October 2024 ERISA Litigation Update: 

The following is a summary of cases for which courts have provided rulings, since last month’s edition of The Speed Reader was published.   

Walsh vs. Bicallis LLC (decided on September 25 by the U.S. District Court for the District of Maryland):  During a 401(k) plan audit, the U.S. Department of Labor (the “DOL”) found that the plan sponsor’s owner failed to forward employees’ payroll deductions for the company’s 401(k) plan and to collect company matching and safe harbor contributions owed to the plan from October 2017 to December 2019. Subsequently:

  • On May 6, 2022, the DOL obtained a consent judgment requiring the defendant owner to pay $151,942 to the plan by December 2022. That amount represented missing  contributions and interest, as well as costs to appoint an independent fiduciary.
  • The defendant defaulted on that judgment and the DOL filed a motion to hold him in contempt, which the court granted on June 27, 2023. In its contempt finding, the court ordered the defendant to pay a fine of $100 per day until the amount at issue was paid in full.
  • On September 3, 2024, the court set a deadline of September 20, 2024 for the defendant to either remit all restitution due to the plan or to surrender himself for confinement. On September 25, 2024, the court found the defendant in contempt for not complying with that deadline.

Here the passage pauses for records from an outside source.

### config.mk
export PLATFORM = sky130hd
export DESIGN_NAME = iterative_alu
export DESIGN_NICKNAME = d
export VERILOG_FILES = /design/src/rtl/iterative_alu.sv
export SDC_FILE = /design/constraint.sdc
export NUM_CORES = 2
export LEC_CHECK = 0
export BUFFER_PORTS_ARGS = -buffer_cell sky130_fd_sc_hd__buf_2
export CORE_UTILIZATION = 58
export DETAILED_ROUTE_END_ITERATION = 7
export HOLD_SLACK_MARGIN = 0.08
export PLACE_DENSITY = 0.9
export SKIP_LAST_GASP = 1
export SYNTH_ARGS = -nofsm -noshare
export SYNTH_HDL_FRONTEND = slang
export SYNTH_SLANG_ARGS = --single-unit
### constraint.sdc
create_clock -name clock -period 5.1 [get_ports clock]
set_input_delay 0.765 -clock clock [delete_from_list [all_inputs] [get_ports clock]]
set_output_delay 0.765 -clock clock [all_outputs]
set_load 0.01 [all_outputs]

As of September 25, the defendant had not paid the money to the plan or remitted the money to the plan’s court-appointed independent fiduciary. Therefore, on September 25, the court issued a warrant for the defendant’s arrest. 

Dimou v. Thermo Fisher Scientific Inc.
(dismissed on September 19 by the U.S. District Court for the Southern District of California):  This case is part of a new wave of ERISA litigation, in which the plaintiffs (retirement plan participants) allege that plan fiduciaries violated ERISA by using plan forfeitures to fund matching contributions instead of using forfeitures to pay plan expenses.

The plan document in this case provided that forfeitures were to be used “either to pay reasonable expenses of the Plan (to the extent not paid by the Employer) or to reduce its Discretionary Contributions, Special Contributions, Matching Contributions and/or other contributions payable under the Plan…” In granting the defendant’s motion to dismiss the case, the court reasoned as follows:

  • Based on that plan document language and on ERISA’s language, ERISA’s “fiduciary duty provisions do not create an unqualified duty to pay administrative expenses, especially when the plan document does not create an entitlement to such benefits.”
  • For many years, the IRS’s position has been that forfeitures in defined contribution plans can be reallocated to participants under a nondiscriminatory formula, used to reduce future employer contributions, or used to offset plan administrative expenses. (The IRS recently reiterated that position in 2023 proposed regulations, which the March 2023 edition of The Speed Reader summarized.)
  • The plaintiff failed to allege the removal of plan assets for the benefit of anyone other than plan participants. Therefore, the plaintiff fails to state a plausible ERISA anti-inurement claim (which involves plan assets being used to benefit an employer, instead of being used for the exclusive purposes of providing benefits to participants and defraying reasonable expenses of plan administration).

Su v. Dierkes (decided on September 12 by the U.S. District Court for the District of Minnesota):  The DOL alleged that the defendant retirement plan fiduciaries retained employees’ salary deferral contributions improperly in the company’s corporate bank account for up to 354 days before remitting those contributions to the plan. The DOL also contended that the defendants used contributions not remitted to the plan to pay the plan sponsor’s general operating expenses.

In this stage of the litigation, the DOL obtained a judgment ordering the defendants to restore to the plan losses related to the unremitted and untimely remitted employee contributions, plus lost earnings. That amount can come solely from the plan sponsor’s owner’s plan account, the court noted.